[[ DATA EXTRACTS, beginning ]]

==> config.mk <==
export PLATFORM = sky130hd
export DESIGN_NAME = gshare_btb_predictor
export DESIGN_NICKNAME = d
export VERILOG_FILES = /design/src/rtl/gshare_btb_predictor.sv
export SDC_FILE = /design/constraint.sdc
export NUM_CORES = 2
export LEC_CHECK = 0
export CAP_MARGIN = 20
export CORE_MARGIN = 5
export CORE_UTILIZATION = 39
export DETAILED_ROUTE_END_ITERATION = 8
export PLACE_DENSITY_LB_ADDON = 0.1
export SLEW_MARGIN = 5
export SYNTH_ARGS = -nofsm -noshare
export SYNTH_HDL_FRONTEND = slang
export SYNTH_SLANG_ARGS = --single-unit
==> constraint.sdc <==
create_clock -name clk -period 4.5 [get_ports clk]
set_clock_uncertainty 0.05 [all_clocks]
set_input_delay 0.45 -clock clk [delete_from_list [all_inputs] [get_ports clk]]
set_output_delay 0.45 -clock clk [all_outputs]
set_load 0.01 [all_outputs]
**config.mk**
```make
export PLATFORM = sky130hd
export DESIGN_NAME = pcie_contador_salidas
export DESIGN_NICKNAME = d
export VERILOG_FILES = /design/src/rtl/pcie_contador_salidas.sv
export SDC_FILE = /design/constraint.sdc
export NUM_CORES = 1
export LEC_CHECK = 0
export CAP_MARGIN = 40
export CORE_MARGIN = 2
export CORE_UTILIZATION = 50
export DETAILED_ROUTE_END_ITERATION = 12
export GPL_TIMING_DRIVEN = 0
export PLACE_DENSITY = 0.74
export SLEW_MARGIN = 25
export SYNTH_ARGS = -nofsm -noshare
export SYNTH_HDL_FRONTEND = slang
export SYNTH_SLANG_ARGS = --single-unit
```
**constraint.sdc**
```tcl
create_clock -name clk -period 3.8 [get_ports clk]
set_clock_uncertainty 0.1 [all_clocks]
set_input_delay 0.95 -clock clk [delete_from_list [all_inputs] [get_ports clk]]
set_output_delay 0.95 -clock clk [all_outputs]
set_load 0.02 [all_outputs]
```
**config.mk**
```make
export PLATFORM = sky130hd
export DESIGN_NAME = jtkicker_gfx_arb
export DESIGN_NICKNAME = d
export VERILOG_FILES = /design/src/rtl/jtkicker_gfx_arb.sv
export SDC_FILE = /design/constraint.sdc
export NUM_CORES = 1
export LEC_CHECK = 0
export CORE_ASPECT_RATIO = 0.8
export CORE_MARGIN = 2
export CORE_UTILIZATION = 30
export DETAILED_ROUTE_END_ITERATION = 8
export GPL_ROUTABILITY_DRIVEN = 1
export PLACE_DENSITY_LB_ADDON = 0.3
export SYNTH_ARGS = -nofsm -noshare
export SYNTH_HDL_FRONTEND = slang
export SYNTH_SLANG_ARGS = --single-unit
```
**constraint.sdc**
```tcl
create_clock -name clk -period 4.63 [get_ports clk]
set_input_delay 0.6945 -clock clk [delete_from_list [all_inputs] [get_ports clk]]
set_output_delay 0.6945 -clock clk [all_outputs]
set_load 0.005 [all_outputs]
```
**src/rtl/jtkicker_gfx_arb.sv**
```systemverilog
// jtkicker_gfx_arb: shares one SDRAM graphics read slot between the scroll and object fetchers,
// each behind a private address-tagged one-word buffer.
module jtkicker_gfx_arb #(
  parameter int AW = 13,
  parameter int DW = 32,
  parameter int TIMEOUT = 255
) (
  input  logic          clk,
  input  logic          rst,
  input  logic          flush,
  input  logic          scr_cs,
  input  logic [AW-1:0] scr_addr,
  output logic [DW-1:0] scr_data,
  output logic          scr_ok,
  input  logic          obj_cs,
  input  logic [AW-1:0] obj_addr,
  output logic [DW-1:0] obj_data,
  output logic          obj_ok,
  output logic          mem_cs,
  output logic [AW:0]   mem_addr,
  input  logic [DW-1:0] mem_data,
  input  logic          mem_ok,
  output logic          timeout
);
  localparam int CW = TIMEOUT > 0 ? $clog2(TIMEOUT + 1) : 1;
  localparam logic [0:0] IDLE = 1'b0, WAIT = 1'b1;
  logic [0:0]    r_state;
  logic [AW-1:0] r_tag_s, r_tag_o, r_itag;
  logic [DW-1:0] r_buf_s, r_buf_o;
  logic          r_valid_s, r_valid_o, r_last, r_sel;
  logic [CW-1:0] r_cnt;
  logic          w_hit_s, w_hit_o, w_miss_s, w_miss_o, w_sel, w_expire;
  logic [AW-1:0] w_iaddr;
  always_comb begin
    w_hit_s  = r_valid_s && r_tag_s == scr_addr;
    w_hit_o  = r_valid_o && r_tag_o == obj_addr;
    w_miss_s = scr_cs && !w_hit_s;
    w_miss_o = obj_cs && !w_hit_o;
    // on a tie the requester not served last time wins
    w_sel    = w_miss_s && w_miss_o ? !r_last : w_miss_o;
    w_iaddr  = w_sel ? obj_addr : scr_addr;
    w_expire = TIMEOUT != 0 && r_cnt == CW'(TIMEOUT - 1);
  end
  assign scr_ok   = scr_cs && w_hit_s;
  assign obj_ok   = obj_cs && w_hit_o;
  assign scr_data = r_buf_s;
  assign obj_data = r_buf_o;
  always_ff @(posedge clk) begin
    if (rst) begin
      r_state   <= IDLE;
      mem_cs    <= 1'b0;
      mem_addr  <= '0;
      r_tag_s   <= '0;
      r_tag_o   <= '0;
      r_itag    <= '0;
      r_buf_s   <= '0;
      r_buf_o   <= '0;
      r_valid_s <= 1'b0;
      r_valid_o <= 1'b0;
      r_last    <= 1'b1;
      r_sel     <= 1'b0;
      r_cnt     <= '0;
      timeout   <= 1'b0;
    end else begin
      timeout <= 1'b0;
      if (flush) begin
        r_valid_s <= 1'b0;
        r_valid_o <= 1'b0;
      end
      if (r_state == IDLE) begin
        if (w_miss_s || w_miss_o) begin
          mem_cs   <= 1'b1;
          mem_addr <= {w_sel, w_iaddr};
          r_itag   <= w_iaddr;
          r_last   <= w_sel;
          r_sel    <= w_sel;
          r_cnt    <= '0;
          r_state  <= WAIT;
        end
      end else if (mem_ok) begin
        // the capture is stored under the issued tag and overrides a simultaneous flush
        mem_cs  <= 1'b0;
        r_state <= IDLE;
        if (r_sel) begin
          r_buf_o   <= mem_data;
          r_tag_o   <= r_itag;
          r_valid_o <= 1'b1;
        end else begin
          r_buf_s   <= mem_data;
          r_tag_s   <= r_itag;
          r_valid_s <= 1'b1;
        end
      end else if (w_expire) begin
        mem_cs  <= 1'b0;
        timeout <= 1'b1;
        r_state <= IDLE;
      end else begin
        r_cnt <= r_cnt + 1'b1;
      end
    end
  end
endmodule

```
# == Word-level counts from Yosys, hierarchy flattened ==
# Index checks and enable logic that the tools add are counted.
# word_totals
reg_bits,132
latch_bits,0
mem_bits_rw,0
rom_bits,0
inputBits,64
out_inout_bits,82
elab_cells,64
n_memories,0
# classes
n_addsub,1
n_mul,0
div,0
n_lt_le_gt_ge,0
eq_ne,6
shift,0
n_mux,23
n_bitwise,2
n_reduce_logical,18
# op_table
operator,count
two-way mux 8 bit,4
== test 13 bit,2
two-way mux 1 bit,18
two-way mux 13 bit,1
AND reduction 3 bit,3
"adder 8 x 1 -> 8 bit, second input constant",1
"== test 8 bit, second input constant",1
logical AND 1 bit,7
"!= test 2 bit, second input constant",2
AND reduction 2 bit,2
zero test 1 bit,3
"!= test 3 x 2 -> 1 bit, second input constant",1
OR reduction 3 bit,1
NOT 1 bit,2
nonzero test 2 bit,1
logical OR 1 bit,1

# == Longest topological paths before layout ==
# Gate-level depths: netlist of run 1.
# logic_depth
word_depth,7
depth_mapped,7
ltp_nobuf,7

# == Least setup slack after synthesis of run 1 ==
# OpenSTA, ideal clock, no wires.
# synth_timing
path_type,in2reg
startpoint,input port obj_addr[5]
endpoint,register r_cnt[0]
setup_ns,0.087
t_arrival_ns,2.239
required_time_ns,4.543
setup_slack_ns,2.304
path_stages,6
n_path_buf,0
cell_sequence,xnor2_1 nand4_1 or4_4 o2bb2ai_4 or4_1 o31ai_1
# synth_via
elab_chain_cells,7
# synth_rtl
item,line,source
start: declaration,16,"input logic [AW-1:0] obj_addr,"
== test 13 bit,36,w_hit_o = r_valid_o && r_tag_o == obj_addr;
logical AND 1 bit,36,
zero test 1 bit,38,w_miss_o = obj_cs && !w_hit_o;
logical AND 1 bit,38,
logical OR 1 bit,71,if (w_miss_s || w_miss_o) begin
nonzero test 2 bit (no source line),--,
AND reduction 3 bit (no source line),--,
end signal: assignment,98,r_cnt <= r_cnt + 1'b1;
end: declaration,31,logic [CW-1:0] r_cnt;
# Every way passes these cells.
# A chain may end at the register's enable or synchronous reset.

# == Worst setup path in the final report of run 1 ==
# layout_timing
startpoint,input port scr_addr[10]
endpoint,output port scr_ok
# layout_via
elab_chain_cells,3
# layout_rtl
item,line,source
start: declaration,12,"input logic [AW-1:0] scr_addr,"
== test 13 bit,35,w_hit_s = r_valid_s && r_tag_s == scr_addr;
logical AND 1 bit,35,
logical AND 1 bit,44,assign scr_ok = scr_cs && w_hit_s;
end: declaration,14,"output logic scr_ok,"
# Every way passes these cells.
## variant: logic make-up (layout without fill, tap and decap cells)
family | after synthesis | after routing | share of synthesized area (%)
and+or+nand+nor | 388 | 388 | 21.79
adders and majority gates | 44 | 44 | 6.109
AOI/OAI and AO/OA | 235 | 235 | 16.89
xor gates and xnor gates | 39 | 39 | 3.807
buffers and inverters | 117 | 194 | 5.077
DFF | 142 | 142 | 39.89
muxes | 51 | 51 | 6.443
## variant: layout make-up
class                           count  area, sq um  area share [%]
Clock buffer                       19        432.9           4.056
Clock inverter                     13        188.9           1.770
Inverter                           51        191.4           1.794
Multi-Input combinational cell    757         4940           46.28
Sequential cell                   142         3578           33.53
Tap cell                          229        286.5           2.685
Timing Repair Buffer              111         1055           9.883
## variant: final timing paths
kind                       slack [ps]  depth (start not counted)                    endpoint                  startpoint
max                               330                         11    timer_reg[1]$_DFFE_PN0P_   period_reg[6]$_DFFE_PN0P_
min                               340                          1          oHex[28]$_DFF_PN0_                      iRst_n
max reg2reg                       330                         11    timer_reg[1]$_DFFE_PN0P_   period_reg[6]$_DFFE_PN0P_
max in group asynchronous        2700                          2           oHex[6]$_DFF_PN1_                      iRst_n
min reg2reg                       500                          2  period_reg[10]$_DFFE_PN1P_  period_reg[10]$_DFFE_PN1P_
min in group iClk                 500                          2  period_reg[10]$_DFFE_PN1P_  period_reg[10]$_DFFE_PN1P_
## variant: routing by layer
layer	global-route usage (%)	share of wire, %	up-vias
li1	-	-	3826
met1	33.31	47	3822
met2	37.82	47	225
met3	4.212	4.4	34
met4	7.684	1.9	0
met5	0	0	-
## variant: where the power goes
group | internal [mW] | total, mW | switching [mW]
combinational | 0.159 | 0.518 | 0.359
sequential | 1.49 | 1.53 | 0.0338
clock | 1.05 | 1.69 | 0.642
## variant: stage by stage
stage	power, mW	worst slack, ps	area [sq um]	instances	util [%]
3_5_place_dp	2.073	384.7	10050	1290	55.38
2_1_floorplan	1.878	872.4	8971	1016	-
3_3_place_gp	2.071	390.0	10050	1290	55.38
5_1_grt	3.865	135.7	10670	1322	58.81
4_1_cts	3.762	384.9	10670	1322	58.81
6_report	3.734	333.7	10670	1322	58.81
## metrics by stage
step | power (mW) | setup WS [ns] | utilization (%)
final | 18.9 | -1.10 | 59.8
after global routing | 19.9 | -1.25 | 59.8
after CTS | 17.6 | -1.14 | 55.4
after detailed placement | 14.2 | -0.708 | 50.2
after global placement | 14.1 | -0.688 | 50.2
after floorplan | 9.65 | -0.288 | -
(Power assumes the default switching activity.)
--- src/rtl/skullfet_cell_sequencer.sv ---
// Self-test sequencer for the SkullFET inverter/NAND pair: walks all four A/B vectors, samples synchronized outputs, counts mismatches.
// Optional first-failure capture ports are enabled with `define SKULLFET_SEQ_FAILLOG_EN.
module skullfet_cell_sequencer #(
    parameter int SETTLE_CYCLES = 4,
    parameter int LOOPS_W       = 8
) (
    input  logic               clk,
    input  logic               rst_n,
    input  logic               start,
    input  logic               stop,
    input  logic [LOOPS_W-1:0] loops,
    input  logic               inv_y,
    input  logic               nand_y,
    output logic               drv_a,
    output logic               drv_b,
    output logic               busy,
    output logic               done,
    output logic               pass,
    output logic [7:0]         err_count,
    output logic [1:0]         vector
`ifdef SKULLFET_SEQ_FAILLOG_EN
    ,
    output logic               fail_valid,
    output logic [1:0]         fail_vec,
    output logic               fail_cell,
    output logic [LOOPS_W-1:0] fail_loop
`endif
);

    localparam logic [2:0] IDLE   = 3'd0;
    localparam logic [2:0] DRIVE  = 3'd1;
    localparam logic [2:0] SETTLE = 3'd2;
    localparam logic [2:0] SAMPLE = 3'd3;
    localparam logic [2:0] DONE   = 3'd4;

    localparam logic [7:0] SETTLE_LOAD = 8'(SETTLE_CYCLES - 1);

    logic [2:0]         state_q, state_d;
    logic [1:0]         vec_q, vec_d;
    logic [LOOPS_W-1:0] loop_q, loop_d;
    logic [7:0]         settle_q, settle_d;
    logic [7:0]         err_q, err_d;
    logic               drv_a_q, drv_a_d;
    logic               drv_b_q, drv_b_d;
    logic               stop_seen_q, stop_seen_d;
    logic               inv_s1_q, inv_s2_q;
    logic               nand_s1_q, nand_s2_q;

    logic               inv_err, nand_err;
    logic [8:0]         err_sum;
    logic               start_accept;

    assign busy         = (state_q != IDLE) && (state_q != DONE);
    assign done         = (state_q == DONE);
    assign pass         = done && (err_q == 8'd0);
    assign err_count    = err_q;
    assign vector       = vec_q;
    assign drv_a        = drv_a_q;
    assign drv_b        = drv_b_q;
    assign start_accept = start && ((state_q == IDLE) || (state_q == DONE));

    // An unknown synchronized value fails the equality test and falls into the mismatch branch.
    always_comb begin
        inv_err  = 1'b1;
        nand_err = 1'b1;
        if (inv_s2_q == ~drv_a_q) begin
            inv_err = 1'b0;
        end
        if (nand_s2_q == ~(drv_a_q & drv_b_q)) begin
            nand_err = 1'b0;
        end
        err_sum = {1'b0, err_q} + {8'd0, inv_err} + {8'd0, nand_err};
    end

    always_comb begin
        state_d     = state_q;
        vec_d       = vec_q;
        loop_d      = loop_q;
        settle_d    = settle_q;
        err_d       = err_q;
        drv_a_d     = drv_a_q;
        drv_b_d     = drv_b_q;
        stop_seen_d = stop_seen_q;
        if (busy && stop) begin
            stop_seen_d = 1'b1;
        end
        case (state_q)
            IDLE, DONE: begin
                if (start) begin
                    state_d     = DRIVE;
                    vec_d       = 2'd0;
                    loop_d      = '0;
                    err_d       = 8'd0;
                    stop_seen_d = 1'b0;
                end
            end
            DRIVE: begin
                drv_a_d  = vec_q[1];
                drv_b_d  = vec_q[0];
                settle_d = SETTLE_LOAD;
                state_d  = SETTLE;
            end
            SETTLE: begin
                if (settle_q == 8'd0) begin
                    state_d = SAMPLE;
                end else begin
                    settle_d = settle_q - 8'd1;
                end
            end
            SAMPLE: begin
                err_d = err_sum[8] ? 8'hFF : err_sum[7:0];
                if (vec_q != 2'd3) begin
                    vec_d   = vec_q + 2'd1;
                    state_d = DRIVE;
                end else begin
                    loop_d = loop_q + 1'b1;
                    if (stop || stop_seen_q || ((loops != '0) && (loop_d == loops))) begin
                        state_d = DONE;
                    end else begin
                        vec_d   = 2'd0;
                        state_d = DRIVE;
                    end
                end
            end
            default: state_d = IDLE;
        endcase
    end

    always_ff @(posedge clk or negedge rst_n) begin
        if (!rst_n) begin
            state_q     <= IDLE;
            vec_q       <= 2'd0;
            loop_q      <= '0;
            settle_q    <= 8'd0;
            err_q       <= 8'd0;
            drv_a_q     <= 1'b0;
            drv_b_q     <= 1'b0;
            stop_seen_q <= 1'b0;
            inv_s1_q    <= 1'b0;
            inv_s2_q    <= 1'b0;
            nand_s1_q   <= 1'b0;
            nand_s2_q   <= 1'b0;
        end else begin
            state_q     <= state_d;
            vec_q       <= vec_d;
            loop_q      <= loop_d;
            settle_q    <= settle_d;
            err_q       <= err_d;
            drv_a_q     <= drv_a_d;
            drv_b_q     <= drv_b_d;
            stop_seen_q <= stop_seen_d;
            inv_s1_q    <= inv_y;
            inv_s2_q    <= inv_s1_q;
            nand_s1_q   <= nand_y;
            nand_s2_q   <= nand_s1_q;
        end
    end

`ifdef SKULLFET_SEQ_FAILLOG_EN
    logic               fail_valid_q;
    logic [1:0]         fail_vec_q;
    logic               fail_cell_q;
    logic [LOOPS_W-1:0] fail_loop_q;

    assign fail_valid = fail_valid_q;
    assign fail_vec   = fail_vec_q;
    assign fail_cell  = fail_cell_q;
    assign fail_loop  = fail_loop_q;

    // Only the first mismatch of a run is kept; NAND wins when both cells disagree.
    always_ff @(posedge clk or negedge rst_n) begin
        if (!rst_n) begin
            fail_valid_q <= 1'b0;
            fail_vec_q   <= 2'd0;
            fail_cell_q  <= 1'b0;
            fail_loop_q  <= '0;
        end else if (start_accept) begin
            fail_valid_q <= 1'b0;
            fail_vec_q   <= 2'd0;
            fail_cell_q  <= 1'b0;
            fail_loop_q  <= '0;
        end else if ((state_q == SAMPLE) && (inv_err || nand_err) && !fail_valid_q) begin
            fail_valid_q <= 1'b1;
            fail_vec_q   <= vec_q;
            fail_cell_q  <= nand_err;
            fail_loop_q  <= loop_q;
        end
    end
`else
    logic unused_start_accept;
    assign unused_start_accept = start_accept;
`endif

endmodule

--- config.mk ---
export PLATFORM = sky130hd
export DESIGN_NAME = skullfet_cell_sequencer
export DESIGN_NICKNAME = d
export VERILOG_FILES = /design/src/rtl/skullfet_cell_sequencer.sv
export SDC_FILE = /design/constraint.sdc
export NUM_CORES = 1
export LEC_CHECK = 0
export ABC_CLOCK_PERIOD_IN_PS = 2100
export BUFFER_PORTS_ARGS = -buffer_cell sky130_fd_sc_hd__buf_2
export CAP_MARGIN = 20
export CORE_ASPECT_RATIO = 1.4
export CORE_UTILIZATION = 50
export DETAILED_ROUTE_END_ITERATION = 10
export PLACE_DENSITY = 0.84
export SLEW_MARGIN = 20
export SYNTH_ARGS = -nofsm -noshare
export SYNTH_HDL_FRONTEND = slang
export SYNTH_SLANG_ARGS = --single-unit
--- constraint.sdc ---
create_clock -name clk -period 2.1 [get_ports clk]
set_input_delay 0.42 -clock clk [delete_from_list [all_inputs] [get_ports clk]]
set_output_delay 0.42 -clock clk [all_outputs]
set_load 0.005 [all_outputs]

[[ DATA EXTRACTS, end ]]

# AIM OF THE EXERCISE
Scan the entries above for the string "routing" and copy each line that contains it.

# PROBLEM SOLUTION
family | after synthesis | after routing | share of synthesized area (%)
## variant: routing by layer
after global routing | 19.9 | -1.25 | 59.8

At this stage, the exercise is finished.